__Exercise materials__
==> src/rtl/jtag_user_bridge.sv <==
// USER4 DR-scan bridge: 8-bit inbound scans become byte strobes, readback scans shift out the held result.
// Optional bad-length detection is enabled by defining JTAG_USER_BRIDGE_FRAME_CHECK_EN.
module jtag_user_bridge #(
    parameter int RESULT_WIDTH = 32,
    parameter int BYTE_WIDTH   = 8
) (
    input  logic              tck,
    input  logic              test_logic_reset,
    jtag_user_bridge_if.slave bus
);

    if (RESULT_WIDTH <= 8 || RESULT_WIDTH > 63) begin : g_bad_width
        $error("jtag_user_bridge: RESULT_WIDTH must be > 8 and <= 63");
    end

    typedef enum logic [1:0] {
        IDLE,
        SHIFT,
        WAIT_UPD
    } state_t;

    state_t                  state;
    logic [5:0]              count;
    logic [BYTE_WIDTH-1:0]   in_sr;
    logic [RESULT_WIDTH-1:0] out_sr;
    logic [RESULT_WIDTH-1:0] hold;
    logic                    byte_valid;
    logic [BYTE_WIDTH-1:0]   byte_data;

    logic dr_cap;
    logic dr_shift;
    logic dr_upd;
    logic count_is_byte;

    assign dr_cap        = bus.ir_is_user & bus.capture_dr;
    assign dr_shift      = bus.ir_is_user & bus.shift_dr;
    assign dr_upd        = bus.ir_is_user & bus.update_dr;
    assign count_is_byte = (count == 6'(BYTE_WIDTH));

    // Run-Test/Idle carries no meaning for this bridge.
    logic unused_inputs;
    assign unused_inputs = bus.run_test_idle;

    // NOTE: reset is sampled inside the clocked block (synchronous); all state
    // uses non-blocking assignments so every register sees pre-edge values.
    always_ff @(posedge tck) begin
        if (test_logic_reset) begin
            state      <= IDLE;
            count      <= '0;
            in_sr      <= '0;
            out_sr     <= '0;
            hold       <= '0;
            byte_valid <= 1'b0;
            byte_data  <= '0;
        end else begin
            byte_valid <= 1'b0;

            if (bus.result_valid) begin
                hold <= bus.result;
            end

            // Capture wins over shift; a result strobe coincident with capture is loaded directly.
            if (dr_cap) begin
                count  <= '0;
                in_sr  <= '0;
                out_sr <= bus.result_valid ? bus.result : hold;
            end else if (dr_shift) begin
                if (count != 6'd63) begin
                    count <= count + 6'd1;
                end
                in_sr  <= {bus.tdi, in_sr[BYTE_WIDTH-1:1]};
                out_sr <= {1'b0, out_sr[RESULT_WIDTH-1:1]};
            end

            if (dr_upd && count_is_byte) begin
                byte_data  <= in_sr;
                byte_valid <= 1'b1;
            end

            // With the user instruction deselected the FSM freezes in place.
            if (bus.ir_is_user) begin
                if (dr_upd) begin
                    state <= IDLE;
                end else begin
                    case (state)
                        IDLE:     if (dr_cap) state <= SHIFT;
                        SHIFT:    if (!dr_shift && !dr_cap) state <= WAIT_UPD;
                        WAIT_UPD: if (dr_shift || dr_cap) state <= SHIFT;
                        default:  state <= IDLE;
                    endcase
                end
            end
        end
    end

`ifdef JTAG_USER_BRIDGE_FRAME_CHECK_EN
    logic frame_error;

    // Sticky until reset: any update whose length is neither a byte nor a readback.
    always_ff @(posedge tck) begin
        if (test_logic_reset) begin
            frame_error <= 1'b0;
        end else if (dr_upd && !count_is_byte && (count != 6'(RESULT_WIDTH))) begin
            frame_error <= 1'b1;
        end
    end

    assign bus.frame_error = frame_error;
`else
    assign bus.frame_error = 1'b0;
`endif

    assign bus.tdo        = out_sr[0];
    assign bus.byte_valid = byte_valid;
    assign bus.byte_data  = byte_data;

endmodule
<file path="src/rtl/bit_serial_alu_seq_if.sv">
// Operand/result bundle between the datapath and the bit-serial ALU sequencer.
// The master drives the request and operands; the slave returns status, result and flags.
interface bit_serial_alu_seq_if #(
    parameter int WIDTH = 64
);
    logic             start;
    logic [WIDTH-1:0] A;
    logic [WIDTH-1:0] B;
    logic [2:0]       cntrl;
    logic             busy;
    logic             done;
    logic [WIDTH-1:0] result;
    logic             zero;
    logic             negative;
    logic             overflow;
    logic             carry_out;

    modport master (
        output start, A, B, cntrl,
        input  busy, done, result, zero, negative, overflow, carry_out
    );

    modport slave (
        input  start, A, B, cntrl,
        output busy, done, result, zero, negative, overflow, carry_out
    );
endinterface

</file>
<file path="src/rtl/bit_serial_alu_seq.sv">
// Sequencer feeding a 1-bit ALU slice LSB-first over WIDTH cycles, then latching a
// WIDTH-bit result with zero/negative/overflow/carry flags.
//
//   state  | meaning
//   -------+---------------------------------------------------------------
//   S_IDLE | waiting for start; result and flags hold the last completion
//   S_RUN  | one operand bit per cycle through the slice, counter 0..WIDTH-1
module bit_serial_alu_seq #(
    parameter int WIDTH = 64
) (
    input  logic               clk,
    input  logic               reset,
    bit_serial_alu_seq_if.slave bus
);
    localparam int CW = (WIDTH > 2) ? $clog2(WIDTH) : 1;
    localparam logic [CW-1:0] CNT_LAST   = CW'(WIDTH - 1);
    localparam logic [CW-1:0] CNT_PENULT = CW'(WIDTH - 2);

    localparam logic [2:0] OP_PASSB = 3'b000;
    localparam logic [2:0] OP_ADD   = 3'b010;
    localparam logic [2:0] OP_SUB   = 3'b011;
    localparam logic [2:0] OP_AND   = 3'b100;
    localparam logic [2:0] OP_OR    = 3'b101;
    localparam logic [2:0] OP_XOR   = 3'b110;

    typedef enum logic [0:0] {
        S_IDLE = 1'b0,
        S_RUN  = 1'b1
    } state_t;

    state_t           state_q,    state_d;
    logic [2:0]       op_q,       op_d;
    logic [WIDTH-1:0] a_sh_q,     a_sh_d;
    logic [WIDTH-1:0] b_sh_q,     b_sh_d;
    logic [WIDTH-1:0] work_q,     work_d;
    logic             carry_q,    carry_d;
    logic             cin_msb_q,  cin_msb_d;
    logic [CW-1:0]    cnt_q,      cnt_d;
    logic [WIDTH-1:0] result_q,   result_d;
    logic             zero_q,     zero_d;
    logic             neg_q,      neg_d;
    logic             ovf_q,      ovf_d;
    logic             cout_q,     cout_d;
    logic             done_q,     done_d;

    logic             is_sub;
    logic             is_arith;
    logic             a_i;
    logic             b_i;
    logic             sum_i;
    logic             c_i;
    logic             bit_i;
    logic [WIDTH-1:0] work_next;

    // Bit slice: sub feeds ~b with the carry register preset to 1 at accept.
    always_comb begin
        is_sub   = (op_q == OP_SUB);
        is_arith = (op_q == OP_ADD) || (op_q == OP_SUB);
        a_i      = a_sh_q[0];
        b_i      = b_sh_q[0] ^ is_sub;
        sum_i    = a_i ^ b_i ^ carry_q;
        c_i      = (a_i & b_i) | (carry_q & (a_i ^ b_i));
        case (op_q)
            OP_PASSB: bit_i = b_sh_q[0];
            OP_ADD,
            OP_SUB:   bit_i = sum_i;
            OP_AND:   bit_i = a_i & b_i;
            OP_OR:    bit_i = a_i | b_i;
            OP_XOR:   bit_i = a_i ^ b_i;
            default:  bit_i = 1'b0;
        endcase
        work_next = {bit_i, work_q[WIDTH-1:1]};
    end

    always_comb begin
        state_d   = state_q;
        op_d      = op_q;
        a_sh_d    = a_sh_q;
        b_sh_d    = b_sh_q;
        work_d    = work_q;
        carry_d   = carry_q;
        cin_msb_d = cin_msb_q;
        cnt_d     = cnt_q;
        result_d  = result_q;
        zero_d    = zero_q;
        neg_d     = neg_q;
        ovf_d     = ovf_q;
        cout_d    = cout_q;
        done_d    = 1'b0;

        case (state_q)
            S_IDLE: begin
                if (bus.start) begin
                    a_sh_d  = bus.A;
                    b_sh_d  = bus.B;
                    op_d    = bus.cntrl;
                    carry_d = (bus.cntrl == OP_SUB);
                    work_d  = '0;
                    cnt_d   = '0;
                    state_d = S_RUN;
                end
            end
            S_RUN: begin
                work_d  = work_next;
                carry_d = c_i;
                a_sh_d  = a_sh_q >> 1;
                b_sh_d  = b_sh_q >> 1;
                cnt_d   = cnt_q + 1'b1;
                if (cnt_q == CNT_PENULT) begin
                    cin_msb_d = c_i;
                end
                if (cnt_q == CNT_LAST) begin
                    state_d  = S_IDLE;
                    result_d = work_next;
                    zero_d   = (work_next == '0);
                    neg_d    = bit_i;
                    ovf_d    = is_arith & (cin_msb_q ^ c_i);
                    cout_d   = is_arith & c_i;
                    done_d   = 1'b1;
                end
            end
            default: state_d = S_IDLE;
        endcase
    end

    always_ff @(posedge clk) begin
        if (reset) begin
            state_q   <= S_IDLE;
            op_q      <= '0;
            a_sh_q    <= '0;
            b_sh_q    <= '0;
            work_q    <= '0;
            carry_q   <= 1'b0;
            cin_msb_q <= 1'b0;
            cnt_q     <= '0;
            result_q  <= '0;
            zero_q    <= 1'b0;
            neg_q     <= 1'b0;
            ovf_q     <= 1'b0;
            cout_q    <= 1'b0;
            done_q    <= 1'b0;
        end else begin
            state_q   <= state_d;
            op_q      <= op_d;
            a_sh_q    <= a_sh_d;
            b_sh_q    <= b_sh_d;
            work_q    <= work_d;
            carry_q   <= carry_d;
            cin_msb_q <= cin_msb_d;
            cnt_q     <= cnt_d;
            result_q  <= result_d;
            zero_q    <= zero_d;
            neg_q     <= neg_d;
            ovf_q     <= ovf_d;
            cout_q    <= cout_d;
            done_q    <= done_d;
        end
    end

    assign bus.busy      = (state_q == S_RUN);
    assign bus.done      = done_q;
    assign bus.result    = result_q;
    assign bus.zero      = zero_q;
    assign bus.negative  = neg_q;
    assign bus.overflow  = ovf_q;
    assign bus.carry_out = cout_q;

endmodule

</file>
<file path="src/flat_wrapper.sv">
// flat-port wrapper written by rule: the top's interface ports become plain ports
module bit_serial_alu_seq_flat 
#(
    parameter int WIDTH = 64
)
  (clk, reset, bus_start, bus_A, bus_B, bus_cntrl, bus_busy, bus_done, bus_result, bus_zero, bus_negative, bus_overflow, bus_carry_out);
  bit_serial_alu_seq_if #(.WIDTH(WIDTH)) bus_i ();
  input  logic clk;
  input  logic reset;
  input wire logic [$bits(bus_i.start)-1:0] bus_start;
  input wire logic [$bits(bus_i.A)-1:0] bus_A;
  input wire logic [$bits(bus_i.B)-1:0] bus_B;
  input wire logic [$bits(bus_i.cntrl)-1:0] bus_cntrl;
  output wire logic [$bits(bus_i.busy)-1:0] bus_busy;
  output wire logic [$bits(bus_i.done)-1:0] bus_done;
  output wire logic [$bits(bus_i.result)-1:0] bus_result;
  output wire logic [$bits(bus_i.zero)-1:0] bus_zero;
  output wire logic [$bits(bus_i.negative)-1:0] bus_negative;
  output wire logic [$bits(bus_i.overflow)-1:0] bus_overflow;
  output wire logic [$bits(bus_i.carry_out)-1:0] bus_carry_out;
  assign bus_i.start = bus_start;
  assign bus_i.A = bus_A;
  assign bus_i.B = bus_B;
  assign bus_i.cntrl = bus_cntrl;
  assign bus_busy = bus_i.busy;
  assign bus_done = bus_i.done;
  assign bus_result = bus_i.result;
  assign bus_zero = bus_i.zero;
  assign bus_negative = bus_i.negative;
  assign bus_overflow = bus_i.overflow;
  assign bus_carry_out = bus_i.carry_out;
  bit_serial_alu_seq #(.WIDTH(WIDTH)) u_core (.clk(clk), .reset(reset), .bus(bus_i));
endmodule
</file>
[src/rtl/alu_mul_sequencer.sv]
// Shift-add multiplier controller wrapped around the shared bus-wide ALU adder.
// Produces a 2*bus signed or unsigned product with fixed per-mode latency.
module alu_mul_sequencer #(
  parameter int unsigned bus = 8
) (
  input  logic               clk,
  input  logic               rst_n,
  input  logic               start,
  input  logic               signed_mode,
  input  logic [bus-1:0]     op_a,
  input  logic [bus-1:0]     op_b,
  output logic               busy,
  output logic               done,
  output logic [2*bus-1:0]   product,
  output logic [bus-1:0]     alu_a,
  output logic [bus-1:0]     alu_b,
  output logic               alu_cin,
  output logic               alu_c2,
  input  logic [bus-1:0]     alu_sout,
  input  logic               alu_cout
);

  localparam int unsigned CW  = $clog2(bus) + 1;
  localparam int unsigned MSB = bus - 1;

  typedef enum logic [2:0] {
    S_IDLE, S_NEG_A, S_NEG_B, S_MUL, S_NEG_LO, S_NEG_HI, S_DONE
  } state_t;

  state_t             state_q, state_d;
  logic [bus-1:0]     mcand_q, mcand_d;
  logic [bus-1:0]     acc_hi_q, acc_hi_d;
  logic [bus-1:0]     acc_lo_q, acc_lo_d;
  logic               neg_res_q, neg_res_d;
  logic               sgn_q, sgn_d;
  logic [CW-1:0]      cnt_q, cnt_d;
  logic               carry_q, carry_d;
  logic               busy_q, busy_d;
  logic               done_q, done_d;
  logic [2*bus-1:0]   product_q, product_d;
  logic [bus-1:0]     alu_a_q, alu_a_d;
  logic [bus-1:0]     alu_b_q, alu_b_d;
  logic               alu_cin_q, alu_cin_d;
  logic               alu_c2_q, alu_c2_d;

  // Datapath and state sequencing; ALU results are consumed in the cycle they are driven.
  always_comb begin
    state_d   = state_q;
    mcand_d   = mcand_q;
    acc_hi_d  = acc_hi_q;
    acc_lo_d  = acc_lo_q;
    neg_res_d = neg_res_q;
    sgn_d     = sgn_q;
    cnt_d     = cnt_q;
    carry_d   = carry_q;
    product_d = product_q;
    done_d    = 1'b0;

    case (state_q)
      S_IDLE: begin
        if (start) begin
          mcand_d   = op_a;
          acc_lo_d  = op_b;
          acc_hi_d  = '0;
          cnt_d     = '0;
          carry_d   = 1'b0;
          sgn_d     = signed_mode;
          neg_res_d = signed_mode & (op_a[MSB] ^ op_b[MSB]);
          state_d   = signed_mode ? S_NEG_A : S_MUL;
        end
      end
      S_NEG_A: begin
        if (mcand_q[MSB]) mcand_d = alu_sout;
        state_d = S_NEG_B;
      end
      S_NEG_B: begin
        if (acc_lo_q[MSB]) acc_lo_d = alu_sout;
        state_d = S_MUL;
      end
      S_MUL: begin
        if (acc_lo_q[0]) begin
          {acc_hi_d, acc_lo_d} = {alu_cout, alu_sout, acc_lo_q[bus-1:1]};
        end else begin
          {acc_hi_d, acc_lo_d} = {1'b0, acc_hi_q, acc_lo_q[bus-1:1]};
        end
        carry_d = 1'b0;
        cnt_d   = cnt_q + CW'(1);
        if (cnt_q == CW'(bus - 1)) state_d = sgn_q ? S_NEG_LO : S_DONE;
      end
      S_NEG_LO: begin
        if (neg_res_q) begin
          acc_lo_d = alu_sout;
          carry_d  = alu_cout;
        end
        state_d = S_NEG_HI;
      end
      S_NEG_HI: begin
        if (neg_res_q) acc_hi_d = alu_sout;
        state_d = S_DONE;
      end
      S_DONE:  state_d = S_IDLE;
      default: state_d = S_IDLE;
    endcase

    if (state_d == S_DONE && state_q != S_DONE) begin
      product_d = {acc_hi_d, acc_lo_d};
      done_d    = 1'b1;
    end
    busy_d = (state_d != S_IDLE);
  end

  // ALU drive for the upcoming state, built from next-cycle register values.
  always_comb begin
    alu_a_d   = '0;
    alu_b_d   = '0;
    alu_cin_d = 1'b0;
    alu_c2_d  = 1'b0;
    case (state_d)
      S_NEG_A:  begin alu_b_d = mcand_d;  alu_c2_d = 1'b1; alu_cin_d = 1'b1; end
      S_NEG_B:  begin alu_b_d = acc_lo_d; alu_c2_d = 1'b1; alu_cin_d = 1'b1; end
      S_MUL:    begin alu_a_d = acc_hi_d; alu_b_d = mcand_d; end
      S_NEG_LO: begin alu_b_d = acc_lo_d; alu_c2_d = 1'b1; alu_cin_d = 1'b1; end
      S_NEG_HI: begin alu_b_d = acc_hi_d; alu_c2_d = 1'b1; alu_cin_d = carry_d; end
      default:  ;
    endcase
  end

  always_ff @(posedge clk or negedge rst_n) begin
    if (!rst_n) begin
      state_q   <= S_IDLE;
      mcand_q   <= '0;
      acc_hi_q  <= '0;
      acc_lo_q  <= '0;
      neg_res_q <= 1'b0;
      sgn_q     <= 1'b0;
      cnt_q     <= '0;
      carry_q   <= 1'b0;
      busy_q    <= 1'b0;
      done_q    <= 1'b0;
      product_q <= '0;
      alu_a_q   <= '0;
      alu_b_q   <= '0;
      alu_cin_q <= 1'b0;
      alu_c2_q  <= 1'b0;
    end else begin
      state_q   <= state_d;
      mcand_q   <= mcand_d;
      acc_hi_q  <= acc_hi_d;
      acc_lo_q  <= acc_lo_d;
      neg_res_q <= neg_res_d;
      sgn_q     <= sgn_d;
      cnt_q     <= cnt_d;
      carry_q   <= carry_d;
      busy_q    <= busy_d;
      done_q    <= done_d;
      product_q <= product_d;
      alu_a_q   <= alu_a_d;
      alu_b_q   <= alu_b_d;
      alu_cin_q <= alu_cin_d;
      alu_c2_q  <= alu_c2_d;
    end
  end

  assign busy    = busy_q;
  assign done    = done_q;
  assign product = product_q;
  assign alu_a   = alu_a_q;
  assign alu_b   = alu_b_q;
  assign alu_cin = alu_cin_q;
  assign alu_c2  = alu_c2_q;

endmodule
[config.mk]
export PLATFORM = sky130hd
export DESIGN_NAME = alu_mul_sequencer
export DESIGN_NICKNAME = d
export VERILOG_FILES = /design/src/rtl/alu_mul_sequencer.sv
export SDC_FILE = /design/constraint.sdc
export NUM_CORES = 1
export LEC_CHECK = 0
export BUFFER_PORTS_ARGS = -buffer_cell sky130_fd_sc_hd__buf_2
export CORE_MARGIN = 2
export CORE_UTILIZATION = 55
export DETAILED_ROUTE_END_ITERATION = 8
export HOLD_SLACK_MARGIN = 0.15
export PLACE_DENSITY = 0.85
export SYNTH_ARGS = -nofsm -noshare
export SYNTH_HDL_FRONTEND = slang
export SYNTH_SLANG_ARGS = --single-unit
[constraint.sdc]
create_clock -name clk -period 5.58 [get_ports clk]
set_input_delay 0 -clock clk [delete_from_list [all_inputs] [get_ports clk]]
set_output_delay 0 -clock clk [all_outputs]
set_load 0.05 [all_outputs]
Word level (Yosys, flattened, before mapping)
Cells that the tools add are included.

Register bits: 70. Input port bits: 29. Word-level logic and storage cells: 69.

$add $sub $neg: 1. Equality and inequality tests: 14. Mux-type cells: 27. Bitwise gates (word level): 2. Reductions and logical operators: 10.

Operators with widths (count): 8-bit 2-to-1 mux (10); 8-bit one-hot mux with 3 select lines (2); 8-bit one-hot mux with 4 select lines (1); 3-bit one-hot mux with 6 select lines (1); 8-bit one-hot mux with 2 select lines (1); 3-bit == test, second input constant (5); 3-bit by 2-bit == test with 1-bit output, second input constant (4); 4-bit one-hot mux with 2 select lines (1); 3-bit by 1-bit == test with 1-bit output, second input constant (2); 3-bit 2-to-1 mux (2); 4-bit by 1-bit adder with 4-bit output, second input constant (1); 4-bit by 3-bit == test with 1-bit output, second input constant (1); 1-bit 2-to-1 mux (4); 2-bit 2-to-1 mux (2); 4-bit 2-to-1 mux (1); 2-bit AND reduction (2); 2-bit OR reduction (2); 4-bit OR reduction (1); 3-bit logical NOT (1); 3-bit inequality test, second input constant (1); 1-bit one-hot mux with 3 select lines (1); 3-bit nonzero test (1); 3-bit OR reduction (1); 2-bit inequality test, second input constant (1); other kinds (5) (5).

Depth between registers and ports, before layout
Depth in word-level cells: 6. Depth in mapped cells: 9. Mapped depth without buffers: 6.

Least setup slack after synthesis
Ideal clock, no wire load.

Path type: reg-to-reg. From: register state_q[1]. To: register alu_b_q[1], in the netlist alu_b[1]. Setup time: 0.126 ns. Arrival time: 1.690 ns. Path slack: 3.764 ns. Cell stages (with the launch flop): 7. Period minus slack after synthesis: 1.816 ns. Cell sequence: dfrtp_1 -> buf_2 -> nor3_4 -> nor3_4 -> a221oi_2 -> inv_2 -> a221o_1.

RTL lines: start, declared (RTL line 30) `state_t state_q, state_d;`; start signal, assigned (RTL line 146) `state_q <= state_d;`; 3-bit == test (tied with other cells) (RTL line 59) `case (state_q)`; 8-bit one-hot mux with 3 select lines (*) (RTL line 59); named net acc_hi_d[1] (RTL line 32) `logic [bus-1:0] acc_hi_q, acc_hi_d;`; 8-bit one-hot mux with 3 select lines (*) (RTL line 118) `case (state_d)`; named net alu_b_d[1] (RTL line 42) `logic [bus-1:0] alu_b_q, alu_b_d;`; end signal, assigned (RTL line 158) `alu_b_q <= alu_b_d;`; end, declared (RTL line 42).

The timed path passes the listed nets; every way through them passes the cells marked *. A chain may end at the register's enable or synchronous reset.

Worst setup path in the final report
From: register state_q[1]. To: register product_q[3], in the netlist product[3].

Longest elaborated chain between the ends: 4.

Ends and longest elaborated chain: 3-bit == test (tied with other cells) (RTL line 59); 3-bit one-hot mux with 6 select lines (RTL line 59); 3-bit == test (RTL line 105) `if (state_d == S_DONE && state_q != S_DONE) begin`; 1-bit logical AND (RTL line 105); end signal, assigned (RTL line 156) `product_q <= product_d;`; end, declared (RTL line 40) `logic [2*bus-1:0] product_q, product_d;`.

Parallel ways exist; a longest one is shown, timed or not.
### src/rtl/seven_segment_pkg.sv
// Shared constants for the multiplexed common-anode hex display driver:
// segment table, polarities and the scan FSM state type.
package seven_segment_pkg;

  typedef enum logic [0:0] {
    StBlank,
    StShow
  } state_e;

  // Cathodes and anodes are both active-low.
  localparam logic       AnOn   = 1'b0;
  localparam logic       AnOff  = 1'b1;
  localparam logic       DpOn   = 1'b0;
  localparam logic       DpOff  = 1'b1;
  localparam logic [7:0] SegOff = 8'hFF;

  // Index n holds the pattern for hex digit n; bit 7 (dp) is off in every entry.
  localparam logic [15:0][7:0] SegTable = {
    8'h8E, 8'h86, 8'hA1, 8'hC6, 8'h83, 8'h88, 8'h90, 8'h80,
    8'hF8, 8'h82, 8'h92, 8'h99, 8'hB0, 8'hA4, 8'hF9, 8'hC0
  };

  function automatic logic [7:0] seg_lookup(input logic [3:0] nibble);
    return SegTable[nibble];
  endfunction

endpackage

__Required action__
Reproduce, word for word and in full, only the lines above that start at the line with "Word level (Yosys, flattened, before mapping)" and run through the line with "Ideal clock, no wire load.", both ends included.

__Result__
Word level (Yosys, flattened, before mapping)
Cells that the tools add are included.

Register bits: 70. Input port bits: 29. Word-level logic and storage cells: 69.

$add $sub $neg: 1. Equality and inequality tests: 14. Mux-type cells: 27. Bitwise gates (word level): 2. Reductions and logical operators: 10.

Operators with widths (count): 8-bit 2-to-1 mux (10); 8-bit one-hot mux with 3 select lines (2); 8-bit one-hot mux with 4 select lines (1); 3-bit one-hot mux with 6 select lines (1); 8-bit one-hot mux with 2 select lines (1); 3-bit == test, second input constant (5); 3-bit by 2-bit == test with 1-bit output, second input constant (4); 4-bit one-hot mux with 2 select lines (1); 3-bit by 1-bit == test with 1-bit output, second input constant (2); 3-bit 2-to-1 mux (2); 4-bit by 1-bit adder with 4-bit output, second input constant (1); 4-bit by 3-bit == test with 1-bit output, second input constant (1); 1-bit 2-to-1 mux (4); 2-bit 2-to-1 mux (2); 4-bit 2-to-1 mux (1); 2-bit AND reduction (2); 2-bit OR reduction (2); 4-bit OR reduction (1); 3-bit logical NOT (1); 3-bit inequality test, second input constant (1); 1-bit one-hot mux with 3 select lines (1); 3-bit nonzero test (1); 3-bit OR reduction (1); 2-bit inequality test, second input constant (1); other kinds (5) (5).

Depth between registers and ports, before layout
Depth in word-level cells: 6. Depth in mapped cells: 9. Mapped depth without buffers: 6.

Least setup slack after synthesis
Ideal clock, no wire load.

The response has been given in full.